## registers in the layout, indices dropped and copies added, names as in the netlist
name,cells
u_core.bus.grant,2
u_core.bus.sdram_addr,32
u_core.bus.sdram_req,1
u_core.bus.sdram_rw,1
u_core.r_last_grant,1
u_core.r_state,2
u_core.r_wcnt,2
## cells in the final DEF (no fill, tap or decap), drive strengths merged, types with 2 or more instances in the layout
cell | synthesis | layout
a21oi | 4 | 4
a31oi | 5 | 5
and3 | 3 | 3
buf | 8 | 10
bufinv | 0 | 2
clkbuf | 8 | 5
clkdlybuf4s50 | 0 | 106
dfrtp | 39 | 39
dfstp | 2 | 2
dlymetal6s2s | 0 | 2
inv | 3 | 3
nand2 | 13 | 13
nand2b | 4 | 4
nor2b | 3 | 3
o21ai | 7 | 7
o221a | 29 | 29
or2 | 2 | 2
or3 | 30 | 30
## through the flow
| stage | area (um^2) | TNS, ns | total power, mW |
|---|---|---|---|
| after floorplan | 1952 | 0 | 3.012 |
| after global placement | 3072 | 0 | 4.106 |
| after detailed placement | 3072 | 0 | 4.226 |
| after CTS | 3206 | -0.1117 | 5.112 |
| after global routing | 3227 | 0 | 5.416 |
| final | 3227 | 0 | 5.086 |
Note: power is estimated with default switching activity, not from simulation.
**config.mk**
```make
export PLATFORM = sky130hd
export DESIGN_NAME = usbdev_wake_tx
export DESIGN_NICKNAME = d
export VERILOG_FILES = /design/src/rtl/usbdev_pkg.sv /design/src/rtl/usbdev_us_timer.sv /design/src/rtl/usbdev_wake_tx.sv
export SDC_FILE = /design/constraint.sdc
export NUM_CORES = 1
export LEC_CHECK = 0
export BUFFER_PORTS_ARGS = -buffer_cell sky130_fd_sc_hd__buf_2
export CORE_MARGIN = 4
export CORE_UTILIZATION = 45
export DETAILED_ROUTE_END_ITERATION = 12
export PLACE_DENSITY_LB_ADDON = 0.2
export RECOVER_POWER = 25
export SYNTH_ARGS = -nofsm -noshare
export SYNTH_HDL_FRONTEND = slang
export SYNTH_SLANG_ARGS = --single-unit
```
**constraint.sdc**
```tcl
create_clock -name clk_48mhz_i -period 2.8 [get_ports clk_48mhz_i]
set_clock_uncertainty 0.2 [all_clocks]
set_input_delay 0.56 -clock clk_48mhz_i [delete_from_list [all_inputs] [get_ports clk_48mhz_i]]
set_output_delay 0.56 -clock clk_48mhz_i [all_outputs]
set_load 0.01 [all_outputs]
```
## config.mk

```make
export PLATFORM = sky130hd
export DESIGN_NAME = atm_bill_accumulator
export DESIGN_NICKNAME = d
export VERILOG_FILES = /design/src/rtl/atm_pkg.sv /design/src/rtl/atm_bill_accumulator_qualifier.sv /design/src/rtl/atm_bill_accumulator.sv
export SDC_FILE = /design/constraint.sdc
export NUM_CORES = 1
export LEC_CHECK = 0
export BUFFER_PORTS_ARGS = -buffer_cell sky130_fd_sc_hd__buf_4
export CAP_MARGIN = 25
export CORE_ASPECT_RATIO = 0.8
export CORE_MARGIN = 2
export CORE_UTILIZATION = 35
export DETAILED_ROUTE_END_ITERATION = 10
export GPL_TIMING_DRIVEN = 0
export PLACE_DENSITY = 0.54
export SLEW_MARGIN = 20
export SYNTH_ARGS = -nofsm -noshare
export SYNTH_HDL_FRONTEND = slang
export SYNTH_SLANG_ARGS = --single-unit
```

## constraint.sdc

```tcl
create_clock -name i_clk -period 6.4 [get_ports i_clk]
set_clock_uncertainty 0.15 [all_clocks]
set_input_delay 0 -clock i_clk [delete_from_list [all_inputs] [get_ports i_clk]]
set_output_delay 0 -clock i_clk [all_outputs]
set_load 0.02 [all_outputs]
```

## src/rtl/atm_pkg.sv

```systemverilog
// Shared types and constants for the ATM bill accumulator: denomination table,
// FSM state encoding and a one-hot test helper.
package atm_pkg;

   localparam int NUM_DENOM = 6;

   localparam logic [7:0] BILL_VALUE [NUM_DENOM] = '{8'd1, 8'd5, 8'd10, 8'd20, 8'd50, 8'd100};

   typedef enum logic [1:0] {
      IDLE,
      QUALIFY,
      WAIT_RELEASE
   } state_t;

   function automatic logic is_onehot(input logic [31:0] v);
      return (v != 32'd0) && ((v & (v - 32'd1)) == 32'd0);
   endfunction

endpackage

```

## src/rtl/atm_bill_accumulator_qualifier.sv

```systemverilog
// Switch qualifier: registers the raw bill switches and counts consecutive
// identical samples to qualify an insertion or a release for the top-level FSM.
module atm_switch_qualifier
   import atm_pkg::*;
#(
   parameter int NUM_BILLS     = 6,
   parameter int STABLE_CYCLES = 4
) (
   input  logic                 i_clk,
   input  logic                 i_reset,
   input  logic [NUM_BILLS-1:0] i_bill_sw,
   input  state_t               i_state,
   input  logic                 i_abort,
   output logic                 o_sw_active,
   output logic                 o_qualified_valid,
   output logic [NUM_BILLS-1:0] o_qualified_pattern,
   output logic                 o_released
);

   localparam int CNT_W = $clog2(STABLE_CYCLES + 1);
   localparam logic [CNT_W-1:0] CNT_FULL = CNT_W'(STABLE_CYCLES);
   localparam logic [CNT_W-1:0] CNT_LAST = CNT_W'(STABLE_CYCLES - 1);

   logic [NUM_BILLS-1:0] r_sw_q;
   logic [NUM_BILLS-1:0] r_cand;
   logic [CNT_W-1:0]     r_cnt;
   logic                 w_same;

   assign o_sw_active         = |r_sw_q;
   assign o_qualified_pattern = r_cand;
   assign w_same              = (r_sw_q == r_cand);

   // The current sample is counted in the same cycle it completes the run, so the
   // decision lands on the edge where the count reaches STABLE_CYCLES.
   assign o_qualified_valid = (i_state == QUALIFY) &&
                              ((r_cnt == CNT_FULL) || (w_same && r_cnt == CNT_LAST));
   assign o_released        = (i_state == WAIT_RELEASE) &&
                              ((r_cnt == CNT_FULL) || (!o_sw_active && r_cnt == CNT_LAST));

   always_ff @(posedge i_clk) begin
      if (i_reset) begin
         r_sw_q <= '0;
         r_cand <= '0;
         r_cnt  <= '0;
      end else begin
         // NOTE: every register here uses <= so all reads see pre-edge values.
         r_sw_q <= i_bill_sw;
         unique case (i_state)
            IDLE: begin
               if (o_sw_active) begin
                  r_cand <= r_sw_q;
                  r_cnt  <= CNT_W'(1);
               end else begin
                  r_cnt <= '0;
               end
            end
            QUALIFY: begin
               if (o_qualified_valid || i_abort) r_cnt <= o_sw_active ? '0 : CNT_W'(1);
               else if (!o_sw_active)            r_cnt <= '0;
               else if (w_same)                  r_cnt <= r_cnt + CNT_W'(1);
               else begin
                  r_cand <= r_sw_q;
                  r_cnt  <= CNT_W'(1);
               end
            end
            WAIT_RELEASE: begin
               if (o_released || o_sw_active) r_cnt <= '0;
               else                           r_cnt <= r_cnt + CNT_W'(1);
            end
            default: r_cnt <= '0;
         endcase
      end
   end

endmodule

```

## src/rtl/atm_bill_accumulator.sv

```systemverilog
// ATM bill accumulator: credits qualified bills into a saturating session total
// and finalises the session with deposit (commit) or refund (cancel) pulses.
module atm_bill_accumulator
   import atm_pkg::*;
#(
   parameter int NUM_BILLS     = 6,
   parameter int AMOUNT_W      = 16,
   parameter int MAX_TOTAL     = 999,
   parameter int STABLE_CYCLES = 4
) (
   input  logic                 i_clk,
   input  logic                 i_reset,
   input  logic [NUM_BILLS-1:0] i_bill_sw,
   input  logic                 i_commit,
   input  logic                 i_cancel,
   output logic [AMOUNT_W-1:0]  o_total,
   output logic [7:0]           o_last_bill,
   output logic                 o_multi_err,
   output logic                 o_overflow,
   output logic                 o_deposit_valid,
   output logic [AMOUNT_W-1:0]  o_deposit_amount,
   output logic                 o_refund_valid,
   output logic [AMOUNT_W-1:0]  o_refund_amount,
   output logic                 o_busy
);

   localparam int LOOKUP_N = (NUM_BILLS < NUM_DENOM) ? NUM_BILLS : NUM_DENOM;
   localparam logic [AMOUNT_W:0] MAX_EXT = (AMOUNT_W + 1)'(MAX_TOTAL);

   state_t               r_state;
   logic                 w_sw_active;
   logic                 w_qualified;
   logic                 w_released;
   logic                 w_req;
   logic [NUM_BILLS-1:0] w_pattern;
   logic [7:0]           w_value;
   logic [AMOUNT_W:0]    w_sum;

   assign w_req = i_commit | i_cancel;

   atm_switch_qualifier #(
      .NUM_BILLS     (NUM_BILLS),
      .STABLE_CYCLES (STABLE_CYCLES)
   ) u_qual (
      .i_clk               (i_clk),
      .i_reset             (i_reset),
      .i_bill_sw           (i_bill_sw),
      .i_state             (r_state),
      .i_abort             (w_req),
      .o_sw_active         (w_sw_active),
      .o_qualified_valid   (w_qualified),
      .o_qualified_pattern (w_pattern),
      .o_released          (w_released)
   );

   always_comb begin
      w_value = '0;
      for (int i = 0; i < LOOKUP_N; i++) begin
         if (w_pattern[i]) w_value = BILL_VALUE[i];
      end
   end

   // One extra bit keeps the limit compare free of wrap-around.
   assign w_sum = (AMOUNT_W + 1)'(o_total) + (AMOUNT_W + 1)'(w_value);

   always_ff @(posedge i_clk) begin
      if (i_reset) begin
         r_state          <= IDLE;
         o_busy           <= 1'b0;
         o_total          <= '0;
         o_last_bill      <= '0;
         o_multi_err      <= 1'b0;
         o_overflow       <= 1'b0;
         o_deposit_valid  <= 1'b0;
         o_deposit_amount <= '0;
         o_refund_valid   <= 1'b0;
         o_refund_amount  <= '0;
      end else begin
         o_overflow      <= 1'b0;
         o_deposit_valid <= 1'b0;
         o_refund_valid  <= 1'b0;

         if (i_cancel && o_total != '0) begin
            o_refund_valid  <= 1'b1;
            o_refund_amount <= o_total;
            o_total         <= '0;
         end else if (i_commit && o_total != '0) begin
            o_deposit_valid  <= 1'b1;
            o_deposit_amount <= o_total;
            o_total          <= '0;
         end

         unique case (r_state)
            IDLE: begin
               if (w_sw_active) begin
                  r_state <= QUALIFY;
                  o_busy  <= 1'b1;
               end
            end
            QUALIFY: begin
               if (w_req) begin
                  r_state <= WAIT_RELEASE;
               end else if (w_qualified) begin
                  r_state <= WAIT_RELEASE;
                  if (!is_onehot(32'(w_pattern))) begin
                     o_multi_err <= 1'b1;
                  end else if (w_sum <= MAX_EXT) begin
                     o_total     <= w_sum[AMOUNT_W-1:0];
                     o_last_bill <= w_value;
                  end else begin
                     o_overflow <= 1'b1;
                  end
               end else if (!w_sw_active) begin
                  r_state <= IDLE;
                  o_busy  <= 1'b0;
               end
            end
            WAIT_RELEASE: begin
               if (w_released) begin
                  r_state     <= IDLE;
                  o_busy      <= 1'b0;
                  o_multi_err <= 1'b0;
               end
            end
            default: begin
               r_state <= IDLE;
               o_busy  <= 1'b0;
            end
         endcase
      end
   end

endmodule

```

--

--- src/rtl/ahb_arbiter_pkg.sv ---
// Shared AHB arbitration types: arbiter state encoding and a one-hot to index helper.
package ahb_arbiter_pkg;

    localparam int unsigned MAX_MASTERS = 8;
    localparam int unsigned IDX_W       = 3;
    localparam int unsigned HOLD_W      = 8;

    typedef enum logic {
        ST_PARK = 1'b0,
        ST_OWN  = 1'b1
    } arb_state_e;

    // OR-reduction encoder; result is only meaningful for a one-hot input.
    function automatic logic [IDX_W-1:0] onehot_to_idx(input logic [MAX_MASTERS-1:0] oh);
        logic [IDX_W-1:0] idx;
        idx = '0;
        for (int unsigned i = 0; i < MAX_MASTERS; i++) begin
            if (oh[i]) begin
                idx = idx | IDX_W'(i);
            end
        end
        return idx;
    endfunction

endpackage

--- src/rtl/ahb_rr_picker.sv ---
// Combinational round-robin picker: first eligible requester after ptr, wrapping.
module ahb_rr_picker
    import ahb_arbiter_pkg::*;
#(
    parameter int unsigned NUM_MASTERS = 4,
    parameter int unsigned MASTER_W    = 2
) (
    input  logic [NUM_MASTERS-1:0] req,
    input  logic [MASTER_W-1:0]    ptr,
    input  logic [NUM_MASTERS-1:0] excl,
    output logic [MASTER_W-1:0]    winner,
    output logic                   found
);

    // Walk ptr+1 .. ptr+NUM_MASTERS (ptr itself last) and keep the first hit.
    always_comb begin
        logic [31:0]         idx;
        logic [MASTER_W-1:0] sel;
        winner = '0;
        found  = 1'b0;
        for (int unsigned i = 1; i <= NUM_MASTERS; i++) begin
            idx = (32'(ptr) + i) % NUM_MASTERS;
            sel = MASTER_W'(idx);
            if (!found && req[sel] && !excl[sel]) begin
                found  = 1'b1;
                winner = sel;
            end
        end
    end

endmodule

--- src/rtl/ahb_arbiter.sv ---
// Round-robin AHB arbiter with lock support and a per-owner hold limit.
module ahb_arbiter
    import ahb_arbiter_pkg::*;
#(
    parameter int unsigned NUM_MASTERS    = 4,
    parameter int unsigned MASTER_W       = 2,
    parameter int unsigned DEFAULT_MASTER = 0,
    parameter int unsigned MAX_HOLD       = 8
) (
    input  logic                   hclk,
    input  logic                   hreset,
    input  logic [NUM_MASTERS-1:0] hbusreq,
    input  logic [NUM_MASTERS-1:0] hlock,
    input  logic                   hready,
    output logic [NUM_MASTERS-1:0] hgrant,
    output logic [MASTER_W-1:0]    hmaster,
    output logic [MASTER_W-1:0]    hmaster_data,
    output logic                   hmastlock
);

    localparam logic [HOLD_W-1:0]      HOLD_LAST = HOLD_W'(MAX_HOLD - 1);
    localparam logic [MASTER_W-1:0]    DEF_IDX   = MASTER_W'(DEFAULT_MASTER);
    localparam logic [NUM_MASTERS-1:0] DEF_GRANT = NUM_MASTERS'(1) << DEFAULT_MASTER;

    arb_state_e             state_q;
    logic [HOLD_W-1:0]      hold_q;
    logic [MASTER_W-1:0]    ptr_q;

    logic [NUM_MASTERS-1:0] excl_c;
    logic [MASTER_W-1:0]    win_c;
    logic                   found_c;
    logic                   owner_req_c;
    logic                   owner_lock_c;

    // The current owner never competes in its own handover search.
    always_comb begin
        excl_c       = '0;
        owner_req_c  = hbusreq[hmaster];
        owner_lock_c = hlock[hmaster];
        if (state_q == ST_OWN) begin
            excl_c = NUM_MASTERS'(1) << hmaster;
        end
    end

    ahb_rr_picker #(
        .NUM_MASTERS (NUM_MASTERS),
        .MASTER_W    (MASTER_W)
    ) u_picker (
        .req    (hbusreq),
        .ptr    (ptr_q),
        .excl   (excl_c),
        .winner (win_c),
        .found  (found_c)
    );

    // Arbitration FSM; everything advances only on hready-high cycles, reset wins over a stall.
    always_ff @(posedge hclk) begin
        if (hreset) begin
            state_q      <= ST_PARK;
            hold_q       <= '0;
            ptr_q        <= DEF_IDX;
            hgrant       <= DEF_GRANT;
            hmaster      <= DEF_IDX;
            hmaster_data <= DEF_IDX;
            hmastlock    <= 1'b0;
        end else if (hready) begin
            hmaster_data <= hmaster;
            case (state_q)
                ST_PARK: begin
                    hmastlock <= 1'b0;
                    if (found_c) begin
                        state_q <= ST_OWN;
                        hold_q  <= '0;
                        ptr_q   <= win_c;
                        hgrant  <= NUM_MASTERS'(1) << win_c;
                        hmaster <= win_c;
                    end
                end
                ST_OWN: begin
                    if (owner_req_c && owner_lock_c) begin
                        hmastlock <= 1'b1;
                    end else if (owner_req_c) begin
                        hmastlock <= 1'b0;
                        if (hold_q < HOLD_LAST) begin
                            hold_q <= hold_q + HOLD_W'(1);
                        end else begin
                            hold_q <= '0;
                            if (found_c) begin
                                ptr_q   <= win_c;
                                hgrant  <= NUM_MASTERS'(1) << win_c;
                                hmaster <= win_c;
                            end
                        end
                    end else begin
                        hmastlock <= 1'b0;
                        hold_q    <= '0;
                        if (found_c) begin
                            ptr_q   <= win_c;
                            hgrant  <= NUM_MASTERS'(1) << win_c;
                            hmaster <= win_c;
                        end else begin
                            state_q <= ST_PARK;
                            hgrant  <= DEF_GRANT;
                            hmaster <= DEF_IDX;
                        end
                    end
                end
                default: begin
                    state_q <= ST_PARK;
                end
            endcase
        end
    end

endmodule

# Exercise description
When the line with "## registers in" is reached in the data above, start copying there, and copy each line exactly until the line with "0 | 5.086 |" has been copied; copy nothing else.

# Answer to this exercise
## registers in the layout, indices dropped and copies added, names as in the netlist
name,cells
u_core.bus.grant,2
u_core.bus.sdram_addr,32
u_core.bus.sdram_req,1
u_core.bus.sdram_rw,1
u_core.r_last_grant,1
u_core.r_state,2
u_core.r_wcnt,2
## cells in the final DEF (no fill, tap or decap), drive strengths merged, types with 2 or more instances in the layout
cell | synthesis | layout
a21oi | 4 | 4
a31oi | 5 | 5
and3 | 3 | 3
buf | 8 | 10
bufinv | 0 | 2
clkbuf | 8 | 5
clkdlybuf4s50 | 0 | 106
dfrtp | 39 | 39
dfstp | 2 | 2
dlymetal6s2s | 0 | 2
inv | 3 | 3
nand2 | 13 | 13
nand2b | 4 | 4
nor2b | 3 | 3
o21ai | 7 | 7
o221a | 29 | 29
or2 | 2 | 2
or3 | 30 | 30
## through the flow
| stage | area (um^2) | TNS, ns | total power, mW |
|---|---|---|---|
| after floorplan | 1952 | 0 | 3.012 |
| after global placement | 3072 | 0 | 4.106 |
| after detailed placement | 3072 | 0 | 4.226 |
| after CTS | 3206 | -0.1117 | 5.112 |
| after global routing | 3227 | 0 | 5.416 |
| final | 3227 | 0 | 5.086 |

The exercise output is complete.